Attraverso l'applicazione di una tecnica sismologica denominata
"Tomografia Sismica 4D" un team di ricercatori dell'Istituto Nazionale di Geofisica e Vulcanologia (INGV) ha definito la
struttura dell'Etna, dai crateri sommitali fino a 10-12 km di profondità, scoprendo che al di sotto della parte centrale del vulcano sono presenti tre zone che
rallentano le onde sismiche determinandone un aumento dei tempi di percorso, gli scienziati hanno interpretato queste anomalie come
zone fratturate ad alta temperatura contenenti una percentuale di magma pari al 4% del volume complessivo, quantità che può alimentare l'attività eruttiva per diverso tempo.

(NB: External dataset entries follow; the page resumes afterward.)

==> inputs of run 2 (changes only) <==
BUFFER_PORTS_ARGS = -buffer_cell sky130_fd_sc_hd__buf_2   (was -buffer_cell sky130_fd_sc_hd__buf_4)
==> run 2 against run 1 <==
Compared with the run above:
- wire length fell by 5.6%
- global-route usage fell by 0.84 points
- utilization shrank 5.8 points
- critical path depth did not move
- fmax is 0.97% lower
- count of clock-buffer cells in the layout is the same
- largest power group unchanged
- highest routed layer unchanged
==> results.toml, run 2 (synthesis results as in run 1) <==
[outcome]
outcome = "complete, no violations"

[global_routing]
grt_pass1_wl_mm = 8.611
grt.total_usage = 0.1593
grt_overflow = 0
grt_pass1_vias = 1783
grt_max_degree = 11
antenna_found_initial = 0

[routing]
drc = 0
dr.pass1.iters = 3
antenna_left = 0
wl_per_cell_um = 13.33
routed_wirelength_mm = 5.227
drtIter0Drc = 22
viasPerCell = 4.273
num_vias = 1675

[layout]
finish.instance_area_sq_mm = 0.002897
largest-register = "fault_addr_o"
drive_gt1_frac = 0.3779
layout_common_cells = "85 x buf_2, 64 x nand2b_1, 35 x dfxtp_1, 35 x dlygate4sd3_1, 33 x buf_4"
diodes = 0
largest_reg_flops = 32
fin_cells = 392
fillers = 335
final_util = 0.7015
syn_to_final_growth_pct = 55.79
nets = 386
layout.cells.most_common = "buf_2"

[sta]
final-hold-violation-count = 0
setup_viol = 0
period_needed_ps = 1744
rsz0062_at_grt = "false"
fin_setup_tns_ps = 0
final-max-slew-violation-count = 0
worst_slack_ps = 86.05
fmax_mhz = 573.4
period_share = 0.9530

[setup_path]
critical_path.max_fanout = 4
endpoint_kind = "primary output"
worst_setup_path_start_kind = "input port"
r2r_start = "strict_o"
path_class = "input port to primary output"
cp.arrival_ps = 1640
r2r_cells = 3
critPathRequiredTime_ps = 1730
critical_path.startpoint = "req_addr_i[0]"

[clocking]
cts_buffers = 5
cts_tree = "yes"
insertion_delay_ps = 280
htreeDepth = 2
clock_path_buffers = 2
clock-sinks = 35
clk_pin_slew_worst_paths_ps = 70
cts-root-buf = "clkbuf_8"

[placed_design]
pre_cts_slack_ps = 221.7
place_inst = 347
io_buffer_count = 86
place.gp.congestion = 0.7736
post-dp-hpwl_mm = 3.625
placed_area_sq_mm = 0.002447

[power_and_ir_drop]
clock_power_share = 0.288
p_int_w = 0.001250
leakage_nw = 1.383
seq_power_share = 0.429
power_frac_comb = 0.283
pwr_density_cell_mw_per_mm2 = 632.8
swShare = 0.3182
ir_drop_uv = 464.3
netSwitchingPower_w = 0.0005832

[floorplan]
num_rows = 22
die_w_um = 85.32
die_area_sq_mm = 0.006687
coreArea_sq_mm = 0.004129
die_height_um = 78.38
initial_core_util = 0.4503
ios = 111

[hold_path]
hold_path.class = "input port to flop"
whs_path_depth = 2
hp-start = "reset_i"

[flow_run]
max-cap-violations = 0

All'accadimento di un terremoto, l'
energia sismica, sotto forma di onde elastiche, viaggia all'interno della struttura vulcanica e, attraversando volumi di crosta fratturata contenente magma e fluidi magmatici,
subisce rallentamenti che ci permettono di definire dove è probabile che il
magma sia contenuto, in questo studio si è calcolato la variazione delle velocità delle onde sismiche negli ultimi anni per verificare la presenza di nuovo magma ed eventualmente i volumi in gioco,
identificando una zona profonda e piuttosto estesa, posizionata tra 4 e 9 km di profondità, e
altre due zone più superficiali e di dimensioni più ridotte, prossime ai crateri sommitali, in cui le onde sismiche sono particolarmente lente.

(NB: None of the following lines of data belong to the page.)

<file path="config.mk">
export PLATFORM = sky130hd
export DESIGN_NAME = load_extend
export DESIGN_NICKNAME = d
export VERILOG_FILES = /design/src/rtl/mem_pkg.sv /design/src/rtl/load_extend.sv
export SDC_FILE = /design/constraint.sdc
export NUM_CORES = 1
export LEC_CHECK = 0
export BUFFER_PORTS_ARGS = -buffer_cell sky130_fd_sc_hd__buf_2
export CAP_MARGIN = 20
export CORE_UTILIZATION = 41
export CTS_BUF_LIST = sky130_fd_sc_hd__clkbuf_4
export CTS_CLUSTER_SIZE = 40
export DETAILED_ROUTE_END_ITERATION = 8
export PLACE_DENSITY_LB_ADDON = 0.12
export SLEW_MARGIN = 40
export SYNTH_ARGS = -nofsm -noshare
export SYNTH_HDL_FRONTEND = slang
export SYNTH_SLANG_ARGS = --single-unit
export TNS_END_PERCENT = 50
</file>
<file path="constraint.sdc">
create_clock -name clock_i -period 2.45 [get_ports clock_i]
set_clock_uncertainty 0.1 [all_clocks]
set_input_delay 0.49 -clock clock_i [delete_from_list [all_inputs] [get_ports clock_i]]
set_output_delay 0.49 -clock clock_i [all_outputs]
set_load 0.03 [all_outputs]
</file>
<file path="src/rtl/mem_pkg.sv">
`default_nettype none

package mem_pkg;

	////////////////////////////////////////////////////////////
	// Widths
	////////////////////////////////////////////////////////////

	typedef logic [31:0] word_t;     // Data word
	typedef logic [31:0] addr_t;     // Byte address
	typedef logic [5:0]  ctrl_t;     // Memory control word
	typedef logic [2:0]  size_t;     // One-hot access size
	typedef logic [3:0]  byte_en_t;  // One enable per byte lane

	////////////////////////////////////////////////////////////
	// Control word layout
	////////////////////////////////////////////////////////////

	// Bit 5 set means the load result is zero-extended
	localparam int CTRL_UNSIGNED = 5;
	localparam int CTRL_READ     = 4;
	localparam int CTRL_WRITE    = 3;
	localparam int CTRL_SIZE_LSB = 0;

	////////////////////////////////////////////////////////////
	// Size codes
	////////////////////////////////////////////////////////////

	localparam size_t SIZE_BYTE = 3'b001;
	localparam size_t SIZE_HALF = 3'b010;
	localparam size_t SIZE_WORD = 3'b100;

endpackage

`default_nettype wire

</file>
<file path="src/rtl/load_extend.sv">
`default_nettype none

module load_extend
(
	input  wire                    clock_i,
	input  wire                    reset_i,
	input  wire logic              load_i,
	input  wire mem_pkg::size_t    size_i,
	input  wire logic [1:0]        addr_lo_i,
	input  wire logic              unsigned_i,
	input  wire mem_pkg::word_t    rdata_i,
	output logic                   load_valid_o,
	output mem_pkg::word_t         load_data_o
);

	logic           load_q;
	mem_pkg::size_t size_q;
	logic [1:0]     lane_q;
	logic           unsigned_q;

	logic [7:0]     lane_byte;
	logic [15:0]    lane_half;
	mem_pkg::word_t extended;

	////////////////////////////////////////////////////////////
	// Load attributes, held while the RAM word is read
	////////////////////////////////////////////////////////////

	always_ff @(posedge clock_i)
	begin
		if (reset_i)
		begin
			load_q <= 1'b0;
		end
		else
		begin
			load_q <= load_i;
		end
	end

	always_ff @(posedge clock_i)
	begin
		size_q     <= size_i;
		lane_q     <= addr_lo_i;
		unsigned_q <= unsigned_i;
	end

	////////////////////////////////////////////////////////////
	// Lane select and extension
	////////////////////////////////////////////////////////////

	assign lane_byte = rdata_i[lane_q*8 +: 8];
	assign lane_half = lane_q[1] ? rdata_i[31:16] : rdata_i[15:0];

	always_comb
	begin
		case (size_q)
			mem_pkg::SIZE_BYTE: extended = {{24{lane_byte[7] & ~unsigned_q}}, lane_byte};
			mem_pkg::SIZE_HALF: extended = {{16{lane_half[15] & ~unsigned_q}}, lane_half};
			mem_pkg::SIZE_WORD: extended = rdata_i;
			default:            extended = '0;
		endcase
	end

	assign load_valid_o = load_q;
	assign load_data_o  = load_q ? extended : '0;  // Quiet bus between loads

	// A result is only ever extracted with a one-hot size
	a_valid_has_size: assert property (
		@(posedge clock_i) disable iff (reset_i)
		load_valid_o |-> $onehot(size_q)
	);

endmodule

`default_nettype wire

</file>
==> key figures, run 1 <==
Power and ir drop
  • Switching fraction of total power: 0.378
  • Combinational power share: 0.437
  • Clock Power Share: 0.264
  • Register share of total power: 0.299
  • Net Switching: 162 uW
  • Max IR drop VDD: 0.354 mV
  • Static Leak: 0.000704 uW
  • Pwr/cell area: 273 nW/um^2
  • P_int: 266 uW

Synth
  • Synth top area share: 0.167
  • Largest area contributor in the netlist: mux2i_1
  • Seq/Total Area, Yosys: 0.146
  • Post-synthesis simple-gate area fraction: 0.245
  • Mapped Nets: 171
  • Xor and xnor area share after synthesis: 0
  • Synth top area cells: mux2i_1 (17%), dfxtp_1 (15%), a21oi_1 (9.4%)
  • Main synth FF type: dfxtp_1
  • Main combinational cell family by area after synthesis: compound AO/OA/AOI/OAI gates
  • Mapped Area: 960 sq um
  • Yosys warning count: 0
  • Adder-Cell Fraction of Synth Area: 0
  • FFs w/ async S/R, synth: 0
  • Portion of netlist area occupied by mux cells: 0.167
  • Synth unique cells: 26
  • Synth Instances: 130
  • Synthesized area per cell: 7.38 sq um
  • Post-synthesis compound-gate area fraction: 0.368
  • Seq cells post-synth: 7
  • Number of synthesized flops with an enable pin: 0

Setup path
  • Crit-path max FO: 7
  • Slowest stage cell, crit path: or3b_4
  • Worst path cell trace: or3b_4, a21o_4, o221ai_1, nor2b_1, buf_4
  • Setup CP Type: flop to output port
  • CP Capture Type: output port
  • Slowest Stage Delay on Critical Path: 0.43 ns
  • Worst EP arrival: 1.83 ns
  • Critical Path Source Type: flop
  • Worst path required time: 1.86 ns

Cells and area
  • # fillers: 196
  • Fin cells: 233
  • Final nets: 247
  • Area growth syn-to-layout: 63.1%
  • ANT cells: 0
  • Share of cells above drive strength 1: 0.566

Run
  • Max-Cap Viols: 0

STA
  • Fin crit share: 0.986
  • RSZ-0062 raised after global routing: yes
  • Final Slew Violations: 0
  • Fin worst setup slack: 0.0337 ns
  • Endpoints failing setup: 0
  • Slew @ Worst Pin: 0.327 ns
  • Period minus WS final: 2.42 ns
  • Final hold violations: 0
  • Slew Limit Headroom: 0.780
  • Max Clock Freq: 414 MHz

Place
  • Global placer's final weighted congestion: 0.917
  • IO buf count: 73
  • Place WS: 0.0426 ns
  • Cells after DPL: 226
  • Post-DP HPWL: 2310 microns

Detailed routing
  • Total vias in the final route: 1279
  • DR pass1 iterations: 4
  • Final antenna-violating net count: 0
  • Final Routed Wirelength: 3280 microns
  • DR WL/cell: 14.1 microns
  • Vias per cell: 5.49
  • Starting DRT DRC Count: 24
  • DRC: 0

Floorplan
  • IO Count: 74
  • Initial Util: 0.434
  • DIE AREA: 2540 sq um
  • Chip Width: 50.4 microns
  • Die height: 50.4 microns
  • Row count: 17
  • Core area: 2210 sq um

GRT
  • First-pass GRT wire length: 5070 microns
  • Initial antenna violation count: 0
  • Largest net degree at the start of global routing: 24
  • Vias in the first global route: 1186
  • Grt total ovfl: 0
  • GRT Resource Usage Total: 0.260

Run status
  • Outcome: finished, final reports clean

Clock tree
  • CTS HTree Levels: 1
  • TritonCTS Buffers: 3
  • Clk pin slew, worst setup/hold paths: 0.06 ns
  • CTS root buf: clkbuf_4
  • CTS sink cnt: 7
  • Bufs on Longest Clock Path: 2
  • CTS tree: built
  • Hold Buf Count CTS: 0

Hold path
  • Hold Path Cell Cnt: 1
  • Worst min path class: input port to flop
  • Worst Hold End: size_q[1]
  • Worst Hold Launch: size_i[1]
kinds of logic (layout without fill, tap and decap cells):
| group | after synthesis | in the layout |
|---|---|---|
| compound gates | 48 | 48 |
| buf+inv | 13 | 88 |
| flops | 7 | 7 |
| mux | 16 | 16 |
| simple gates | 46 | 46 |
what timing repair did:
action / in CTS / in global routing
pin swaps: 1 / 2
buffers inserted: 1 / 2
gates resized for setup: 16 / 47
endpoints found under the setup margin: 27 / 31
power groups by stage:
stage,registers [uW],clock network [uW],logic (uW)
5_1_grt,129,116,201
3_3_place_gp,130,0,162
4_1_cts,128,115,172
2_1_floorplan,129,0,99.3
3_5_place_dp,130,0,164
6_report,128,113,187
state kept, by name, summed over array words and instances, names as in the netlist:
register	count
size_q	3
lane_q	2
load_valid_o	1
unsigned_q	1
area by class of cell:
| class | instances | area (sq um) | share of cell area |
|---|---|---|---|
| repair buffers | 83 | 523 | 0.334 |
| flip-flops and latches | 7 | 146 | 0.0935 |
| clock buffers | 3 | 22.5 | 0.0144 |
| well taps | 28 | 35.0 | 0.0224 |
| inverters | 1 | 3.75 | 0.00240 |
| clock inverters | 1 | 5.00 | 0.00320 |
| multi-input cells | 110 | 830 | 0.530 |
cell usage after synthesis (2+ instances only):
| cell | instances |
|---|---|
| nand2_1 | 24 |
| a21oi_1 | 18 |
| mux2i_1 | 16 |
| nor2b_1 | 10 |
| a21oi_2 | 8 |
| a22oi_1 | 7 |
| dfxtp_1 | 7 |
| o221ai_1 | 7 |
| buf_2 | 6 |
| nor2_1 | 4 |
| clkbuf_1 | 3 |
| nand2b_1 | 3 |
| a21o_1 | 2 |
| buf_4 | 2 |
| o2bb2ai_1 | 2 |
placed cells by master (no fill, tap or decap), drive strengths merged, types with 2 or more instances in the layout:
cell	count
clkbuf	5
nor2b	10
nor2	4
a22oi	7
o221ai	7
o21ai	2
mux2i	16
dfxtp	7
o2bb2ai	2
a21oi	26
nand2b	3
a21o	2
buf	81
nand2	24
metal layers:
| metal | vias to the layer above | track usage | routed length, microns |
|---|---|---|---|
| li1 | 627 | - | - |
| met1 | 590 | 0.304 | 1380 |
| met2 | 55 | 0.458 | 1640 |
| met3 | 7 | 0.0182 | 198 |
| met4 | 0 | 0.153 | 60 |
| met5 | - | 0 | 0 |
how the worst max path moves through the flow:
| stage | startpoint | to | slack, ns | cells past startpoint |
|---|---|---|---|---|
| floorplan | size_q[0] | load_data_o[6] | 0.17 | 5 |
| CTS | size_q[1] | load_data_o[12] | 0.004 | 5 |
| finish | size_q[1] | load_data_o[4] | 0.03 | 5 |
| global placement | size_q[1] | load_data_o[15] | 0.1 | 5 |
| global route | size_q[0] | load_data_o[26] | -0.03 | 7 |
| detailed placement | size_q[1] | load_data_o[10] | 0.04 | 5 |
critical path, delay by kind of cell, from the launching register on:
kind	cells	cell delay [ns]
and+or+nand+nor	2	0.60
buffers and inverters	1	0.17
DFF	1	0.36
AOI/OAI and AO/OA	2	0.42
through the flow:
step           hold WS (ns)   util  instance area [sq um]  power, uW  setup TNS (ns)
2_1_floorplan         0.418      -                    960        228               0
3_3_place_gp          0.492  0.618                   1370        291               0
3_5_place_dp          0.494  0.618                   1370        294               0
4_1_cts               0.212  0.657                   1450        415               0
5_1_grt               0.215  0.708                   1570        447         -0.0964
6_report              0.217  0.708                   1570        428               0
(Power assumes the default switching activity.)
==> run 2, diff against run 1 <==
Settings changed: CTS_BUF_LIST sky130_fd_sc_hd__clkbuf_4 to sky130_fd_sc_hd__clkbuf_2 sky130_fd_sc_hd__clkbuf_4 sky130_fd_sc_hd__clkbuf_8, PLACE_DENSITY from default to 0.8, PLACE_DENSITY_LB_ADDON 0.12 to default.
==> run 2 against run 1 <==
Cell count unchanged. Worst setup slack worse by 0.012 ns. Routed wire length fell by 2.6%. Largest power group unchanged. First-iteration DRC count rose by 29%. Combinational power shrank 3%. Maximum frequency is 0.49% lower. Sequential cell count unchanged. Global-route usage is 1.7 points lower.
==> key figures, run 2 (synthesis results as in run 1) <==
Cells and area
  • ANT cells: 0 (unchanged)
  • Top reg by flops: size_q
  • Register area: 146 sq um (unchanged)
  • Commonest non-fill, non-tap cell in the layout: buf_2
  • Final nets: 247 (unchanged)
  • Most frequent cells in the layout: buf_2 (59), nand2_1 (24), a21oi_1 (18), buf_4 (17), mux2i_1 (14)
  • Area of the multi-input gates: 803 sq um (-3.2%)
  • Top Registers: size_q x3, lane_q x2
  • # fillers: 191 (-2.6%)
  • Area growth syn-to-layout: 58.9%
  • Share of cells above drive strength 1: 0.546 (-0.0195)
  • Max reg flops: 3 (unchanged)
  • Utilization after layout: 0.689 (-0.0181)

Hold path
  • Worst Hold Launch: size_i[1]
  • Worst min path class: input port to flop

Clock tree
  • CTS root buf: clkbuf_4
  • Hold Buf Count CTS: 0 (unchanged)
  • CTS sink cnt: 7 (unchanged)
  • CTS tree: built
  • TritonCTS Buffers: 3 (unchanged)
  • Bufs on Longest Clock Path: 2 (unchanged)
  • CTS HTree Levels: 1 (unchanged)
  • Clk pin slew, worst setup/hold paths: 0.05 ns (about the same)

STA
  • Slew Limit Headroom: 0.795 (+0.0155)
  • RSZ-0062 raised after global routing: yes
  • Max Clock Freq: 412 MHz (-0.49%)
  • Period minus WS final: 2.43 ns (+0.0119 ns)
  • Fin crit share: 0.991 (+0.00486)
  • Final hold violations: 0 (unchanged)
  • Final Slew Violations: 0 (unchanged)
  • Endpoints failing setup: 0 (unchanged)
  • Slew @ Worst Pin: 0.301 ns (-0.0257 ns)

Floorplan
  • Row count: 17 (unchanged)
  • Initial Util: 0.434 (unchanged)
  • DIE AREA: 2540 sq um (unchanged)
  • Die height: 50.4 microns (unchanged)
  • Core area: 2210 sq um (unchanged)
  • IO Count: 74 (unchanged)
  • Chip Width: 50.4 microns (unchanged)

Detailed routing
  • Metal2 WL: 1670 microns (+1.6%)
  • Final antenna-violating net count: 0 (unchanged)
  • DRC: 0 (unchanged)
  • DR pass1 iterations: 4 (unchanged)
  • Vias per cell: 5.61 (+2.2%)
  • Final Routed Wirelength: 3190 microns (-2.6%)
  • Wire length on met1: 1310 microns (-4.9%)
  • DR WL/cell: 13.7 microns (-2.6%)
  • Top sig layer: met4
  • Starting DRT DRC Count: 31 (+29%)
  • Total vias in the final route: 1307 (+2.2%)
  • Metal3 WL: 173 microns (-13%)

GRT
  • Largest net degree at the start of global routing: 24 (unchanged)
  • GRT Resource Usage Total: 0.242 (-0.0175)
  • Vias in the first global route: 1168 (-1.5%)
  • First-pass GRT wire length: 4860 microns (-4.1%)
  • Grt total ovfl: 0 (unchanged)
  • Initial antenna violation count: 0 (unchanged)

Power and ir drop
  • Max IR drop VDD: 0.280 mV (-21%)
  • Pwr/cell area: 275 nW/um^2 (+0.50%)
  • Static Leak: 0.000705 uW (about the same)
  • Tot Pwr: 419 uW (-2.1%)

Setup path
  • Critical Path Source Type: flop
  • Worst EP arrival: 1.84 ns (about the same)
  • Crit-path max FO: 9 (+2)
  • Crit. Startpoint: size_q[1]
  • CP Capture Type: output port
  • Worst path required time: 1.86 ns (about the same)
  • Setup CP Type: flop to output port

Place
  • Post-DP HPWL: 2320 microns (+0.33%)
  • IO buf count: 73 (unchanged)
  • Global placer's final weighted congestion: 0.827 (-9.8%)

Run status
  • Outcome: finished, final reports clean

Run
  • Max-Cap Viols: 0 (unchanged)
## run 2: cell types whose count changed in the layout (fill, tap and decap cells not counted), moves of 3 or more
cell | before | now
buf_4 | 26 | 17
a21oi_2 | 11 | 8
buf_2 | 50 | 59
a21oi_1 | 15 | 18
## run 2: layout make-up
type | count | area share
Multi-Input combinational cell | 110 | 0.527
Clock buffer | 4 | 0.0197
Sequential cell | 7 | 0.0960
Tap cell | 28 | 0.0230
Timing Repair Buffer | 83 | 0.332
Inverter | 1 | 0.00246
## run 2: critical path, cell delays in order, from the launching register on
cell and delay [ns]:
dfxtp_4 0.36, or3b_4 0.43, a21o_4 0.27, o221ai_1 0.17, nor2b_2 0.22, buf_6 0.15
## run 2: report_power, final
part           internal, uW  switching (uW)  leakage (uW)
Combinational          84.0            96.6      0.000627
Clock                  72.8            35.9     0.0000184
Sequential              120            9.16     0.0000593
Total                   277             142      0.000705
## run 2: repair_timing
item                                    4_1_cts  5_1_grt
buffers inserted                              2        0
endpoints found under the setup margin       32       27
pin swaps                                     1        0
gates cloned                                  0        0
gates resized for setup                       3       45
## run 2: worst paths after layout
| kind | end | slack (ns) | cells past startpoint |
|---|---|---|---|
| max | load_data_o[5] | 0.02 | 5 |
| min | size_q[1] | 0.25 | 1 |
## run 2: per-stage QoR
stage          instance area [sq um]  cells  hold WS [ns]  setup TNS, ns  setup WS [ns]
2_1_floorplan                    960    130         0.418              0          0.170
3_3_place_gp                    1380    227         0.493              0          0.134
3_5_place_dp                    1380    227         0.494              0         0.0700
4_1_cts                         1430    233         0.240         -0.382        -0.0402
5_1_grt                         1530    233         0.227         -0.328        -0.0394
6_report                        1530    233         0.248              0         0.0218
## run 2: routing by layer
layer	global-route usage	vias up
met5	0	-
met4	0.0741	0
met3	0.0364	4
met2	0.453	55
met1	0.278	619
li1	-	629
==> run 3, diff against run 2 <==
Settings changed: CORE_UTILIZATION 41 to 40, CTS_BUF_LIST sky130_fd_sc_hd__clkbuf_2 sky130_fd_sc_hd__clkbuf_4 sky130_fd_sc_hd__clkbuf_8 to default, PLACE_DENSITY 0.8 to 0.79.
==> run 3 against run 2 <==
Combinational power increased by 3%. Routed wire length fell by 1.8%. Design area is 1.6% higher. Worst setup slack better by 0.0034 ns. Sequential share of layout area hardly changed. Clock-buffer cell count did not move. Sequential power about the same. Die area is 2.4% higher. Clock power is 7% lower. Non-clock buffer count increased by 1. Critical path depth unchanged. Critical endpoint is now load_data_o[11]. Largest cell class unchanged.
==> key figures, run 3 (synthesis results as in run 1) <==
Run status
  • Outcome: finished, final reports clean

STA
  • Fin crit share: 0.990 (-0.00138)
  • RSZ-0062 raised after global routing: yes
  • Final hold violations: 0 (unchanged)
  • Slew Limit Headroom: 0.741 (-0.0544)
  • Final Slew Violations: 0 (unchanged)
  • Endpoints failing setup: 0 (unchanged)
  • Max Clock Freq: 412 MHz (+0.14%)
  • Fin worst setup slack: 0.0252 ns (+0.00339 ns)
  • Period minus WS final: 2.42 ns (-0.00339 ns)
  • Slew @ Worst Pin: 0.388 ns (+0.0867 ns)

Cells and area
  • Commonest non-fill, non-tap cell in the layout: buf_2
  • Area growth syn-to-layout: 61.5%
  • Top Registers: size_q x3, lane_q x2
  • Max reg flops: 3 (unchanged)
  • ANT cells: 0 (unchanged)
  • Final Cell Area: 1550 sq um (+1.6%)
  • Final nets: 248 (+0.40%)
  • Share of cells above drive strength 1: 0.534 (-0.0124)
  • Utilization after layout: 0.694 (+0.00464)
  • Most frequent cells in the layout: buf_2 (62), nand2_1 (24), a21oi_1 (18), mux2i_1 (14)
  • Fin cells: 234 (+0.43%)
  • Top reg by flops: size_q

Detailed routing
  • DR WL/cell: 13.4 microns (-2.3%)
  • Final Routed Wirelength: 3140 microns (-1.8%)
  • Total vias in the final route: 1323 (+1.2%)
  • DRC: 0 (unchanged)
  • Final antenna-violating net count: 0 (unchanged)
  • Starting DRT DRC Count: 22 (-29%)
  • DR pass1 iterations: 5 (+1)
  • Vias per cell: 5.65 (+0.79%)

GRT
  • Vias in the first global route: 1160 (-0.68%)
  • First-pass GRT wire length: 4710 microns (-3.1%)
  • Grt total ovfl: 0 (unchanged)
  • GRT Resource Usage Total: 0.234 (-0.00875)
  • Initial antenna violation count: 0 (unchanged)
  • Largest net degree at the start of global routing: 20 (-17%)

Setup path
  • Worst EP arrival: 1.83 ns (about the same)
  • Setup CP Type: flop to output port
  • Crit. Startpoint: size_q[0]
  • Worst path required time: 1.86 ns (about the same)
  • CP Capture Type: output port
  • Critical Path Source Type: flop
  • Worst setup endpoint: load_data_o[11]
  • Slowest stage cell, crit path: or3b_4
  • Slowest Stage Delay on Critical Path: 0.41 ns (-0.02 ns)
  • Worst path cell trace: or3b_4, o32ai_4, nand2b_4, a21oi_2, buf_6
  • Crit-path max FO: 8 (-1)

Floorplan
  • Die height: 51.0 microns (+1.2%)
  • Initial Util: 0.430 (-0.00413)
  • DIE AREA: 2600 sq um (+2.4%)
  • Row count: 17 (unchanged)
  • Core area: 2230 sq um (+0.96%)
  • IO Count: 74 (unchanged)
  • Chip Width: 51.0 microns (+1.2%)

Clock tree
  • Bufs on Longest Clock Path: 2 (unchanged)
  • CTS tree: built
  • CTS root buf: clkbuf_4
  • CTS HTree Levels: 1 (unchanged)
  • CTS sink cnt: 7 (unchanged)
  • Clk pin slew, worst setup/hold paths: 0.05 ns (about the same)
  • TritonCTS Buffers: 3 (unchanged)

Power and ir drop
  • Pwr/cell area: 268 nW/um^2 (-2.5%)
  • Clock Power Share: 0.242 (-0.017)
  • Switching fraction of total power: 0.352 (+0.0135)
  • Combinational power share: 0.451 (+0.020)
  • Tot Pwr: 415 uW (-0.91%)
  • P_int: 269 uW (-2.9%)
  • Max IR drop VDD: 0.270 mV (-3.6%)
  • Net Switching: 146 uW (+3.1%)
  • Static Leak: 0.000718 uW (+1.8%)
  • Register share of total power: 0.307 (-0.002)

Hold path
  • Worst min path class: input port to flop

Place
  • Dpl cell area: 1370 sq um (-0.55%)
  • Post-DP HPWL: 2360 microns (+1.5%)
  • Place WS: 0.0659 ns (-0.00408 ns)
  • Cells after DPL: 226 (-0.44%)
  • IO buf count: 73 (unchanged)
  • Global placer's final weighted congestion: 0.890 (+7.7%)

Run
  • Max-Cap Viols: 0 (unchanged)
-- run 3: cell count changes in the layout (fill, tap and decap cells not counted), moves of 2 or more --
cell and delta:
buf_2 +3, nor2b_2 -2, clkbuf_4 -2, buf_6 +5, nor2b_1 +2, buf_4 -7
-- run 3: timing repair --
action	in CTS	in global routing
buffers inserted	2	2
cloned	0	0
gates resized for setup	15	22
setup endpoints to repair	32	32
endpoints found under the hold margin	0	0
pin swaps	1	5
hold buffers	0	0
-- run 3: how the worst min path moves through the flow --
stage                             from    endpoint  slack, ns  cells after the start
final                        size_i[2]   size_q[2]       0.24                      1
after global routing         size_i[2]   size_q[2]       0.22                      1
after CTS                    size_i[2]   size_q[2]       0.23                      1
after detailed placement     size_i[2]   size_q[2]       0.49                      1
after global placement      unsigned_i  unsigned_q       0.49                      1
after floorplan           addr_lo_i[0]   lane_q[0]       0.42                      0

Diversi studi concordano sul fatto che la dinamica del vulcano è stata prevalentemente condizionata da processi intrusivi, cioè di
risalita del magma, accompagnati da attivazione delle faglie sul fianco Sud-orientale del vulcano e dalla instabilità del fianco orientale, che si manifesta con dei rapidi fenomeni di scivolamento verso il mar Ionio,
questi due processi sono fortemente connessi in quanto l'intrusione innesca lo scivolamento del fianco orientale che, a sua volta, può favorire le eruzioni stesse depressurizzando i condotti vulcanici centrali.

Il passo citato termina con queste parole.